David Perdue, the U.S. ambassador to China, said he thinks negotiations over a possible deal involving Boeing and China are likely in their “final” days or weeks.
“This is a huge order, and it's very important to the president, very important to Boeing,” Perdue said Tuesday while visiting China with a group of U.S. lawmakers. The ambassador did not give details on the pending transaction.
Perdue's comments came a day after Boeing said that Uzbekistan Airways would buy up to 22 of its 787 Dreamliners. The Central Asian nation's flag carrier plans to acquire 14 of the widebody passenger planes and reserved options for adding eight more to the order, Boeing said.
Boeing said the purchase would help the airline expand its international routes, including to the United States, while also “supporting nearly 35,000 U.S. jobs.”
Boeing's stock price closed 2% higher on Tuesday, bringing its gain for the year so far to 22.2%.
President Donald Trump, in a social media post Monday evening, valued the Uzbekistan Airways deal at over $8 billion but erroneously said the order was for 22,787 planes.
Boeing declined to comment on Trump's Truth Social post and referred questions to the White House. The White House did not respond to multiple emailed requests from The Associated Press seeking to clarify the numbers that the president cited.
Meanwhile, the potential aircraft deal with China would mark the first sale to the country in years. Although Boeing was still delivering planes to China, its business there plummeted in 2019, when the country became the first to ground all 737 Max planes following two crashes that killed 346 people less than five months apart. Chinese airlines did not resume Max flights until January 2023, much later than other carriers in other countries.
“It’s been a while since Boeing airplanes have been sold here in China," U.S. Rep. Adam Smith, the top Democrat on the House Armed Services Committee, said in Beijing on Tuesday. “We’d like to get that deal done.”
Boeing refused to comment on a potential order from China or Chinese companies. The commercial and military aircraft maker has been seeking to reverse its fortunes and public image after a calamitous 2024. In January of last year, a panel called a door plug blew off a 737 Max shortly after takeoff from Portland, Oregon.
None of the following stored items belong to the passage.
What follows belongs to an exercise in optimizing a design on an open flow for a short achievable clock period and few clock cycles per item; a production flow would make more cautious choices. In this exercise RTL edits were held to simulation tests only and were not proved equivalent to the original. Power and IR drop assume default switching activity.

// motor_ui_core
module motor_ui_core (
    input  wire        clk,
    input  wire        rst,             
    input  wire        op_valid,
    input  wire [15:0] op_word,
    output wire        op_ready,
    output reg         done,
    output reg  [15:0] result,
    output reg         refused,
    output reg  [3:0]  col_drive,
    output reg  [13:0] duty_hb,
    output reg  [13:0] duty_boost,
    output reg  [13:0] duty_buck,
    output reg         pwm_out_en,
    output reg  [31:0] rpm,
    output reg         running,
    output reg         vth,
    output reg  [16:0] sp_volt,
    output reg  [16:0] sp_speed,
    output reg  [16:0] sp_max,
    output reg  [1:0]  cur_row,
    output reg  [2:0]  cur_col,
    output reg  [19:0] dig_buf,         
    output reg         digit_entered
);
    localparam [11:0] THRESH_RAW  = 12'd1229;
    localparam [13:0] DUTY_FULL   = 14'd10000;
    localparam [16:0] BATT_CV     = 17'd900;
    localparam [16:0] CEIL_CV     = 17'd2400;
    localparam RD = 19;
    localparam [3:0] PC_START = 4'd10;    
    localparam [1:0] DV_WAIT  = 2'd2;     
    reg        in_v;
    reg [15:0] in_w;
    reg        in_spd;         
    reg        in_abv;         
    reg        is_scan, is_ctrl, is_edge, is_pop, is_key, is_reset, is_legal;
    reg        k_digit, k_up, k_down, k_left, k_right, k_commit, k_star;
    reg        ready_q;
    assign op_ready = ready_q;
    wire accept = op_valid && ready_q && !rst;
    reg [127:0] hist;          
    reg [1:0]   scan_col;
    reg [3:0]   h_z, h_o;
    reg [9:0]   qslot0, qslot1;
    reg         qin, qout;
    reg         sp_state;
    reg [31:0]  elapsed;
    reg         e_sat;         
    reg [3:0]   pc_cnt;        
    reg [1:0]   dv_cnt;        
    reg         f_vlow, f_vmid, f_vhigh, f_max0;    
    wire [15:0] w        = in_w;
    wire        is_speed = in_spd;
    wire [7:0]  code     = w[7:0];
    wire [3:0] o_opc    = op_word[15:12];
    wire       o_scan   = (o_opc == 4'h1) && (op_word[11:4] == 8'd0);
    wire       o_speed  = (o_opc == 4'h2);
    wire       o_ctrl   = (o_opc == 4'h3) && (op_word[11:0] == 12'd0);
    wire       o_edge   = (o_opc == 4'h4) && (op_word[11:0] == 12'd0);
  ...
For scale: about 9600 cells after synthesis, ~2000 flip-flops, roughly 200 I/O pins, roughly 100000 µm² of cells after synthesis.
==> flow/config.mk <==
export PLATFORM = sky130hd
export DESIGN_NAME = motor_ui_core
export DESIGN_NICKNAME = motor_ui_core
export VERILOG_FILES = /design/flow/design.v
export SDC_FILE = /design/flow/constraint.sdc
export NUM_CORES = 4
export LEC_CHECK = 0
export ABC_CLOCK_PERIOD_IN_PS = 2500
export CAP_MARGIN = 20
export CORE_MARGIN = 2
export CORE_UTILIZATION = 40
export SLEW_MARGIN = 20
==> flow/constraint.sdc <==
create_clock -name core_clock -period 10.0 [get_ports {clk}]
set_input_delay 2.0000 -clock core_clock [delete_from_list [all_inputs] [get_ports {clk}]]
set_output_delay 2.0000 -clock core_clock [all_outputs]
set_load 0.01 [all_outputs]
standard.sh (not shown) runs the stock make flow with config.mk's settings and CLKGATE_MAP_FILE= SYNTH_SCRIPT=/design/flow/synth_recipe.tcl, a recipe that flattens the netlist after the stock synthesis.
==> flow/flow/run.sh <==
#!/bin/bash
# The standard layout (standard.sh: the standard flow's synthesis and ORFS flow, unchanged)
# with a tighter target for the setup repair: repair_timing works on every
# path with less than SETUP_SLACK_MARGIN ns of slack at the design's clock.
set -euo pipefail
export SETUP_SLACK_MARGIN=7.0
bash standard.sh > standard.log 2>&1
Testbench counts at the start, summed over its fixed seeds: cycles 24,326, ops 24,000.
In July, federal prosecutors revived a criminal fraud charge against the company in connection with the deadly 737 Max crashes in 2018 and 2019. A nearly eight-week strike by the machinists who assemble the 737 Max and two other Boeing planes in Washington state halted production and further dented the company's finances.
Since Trump returned to the White House this year, his administration has made Boeing a focus of its plans to revive U.S. manufacturing.
Trump has said he would meet Chinese leader Xi Jinping at a regional summit taking place at the end of October in South Korea and intends to visit China in the “early part of next year,” following a lengthy phone call between the two on Friday.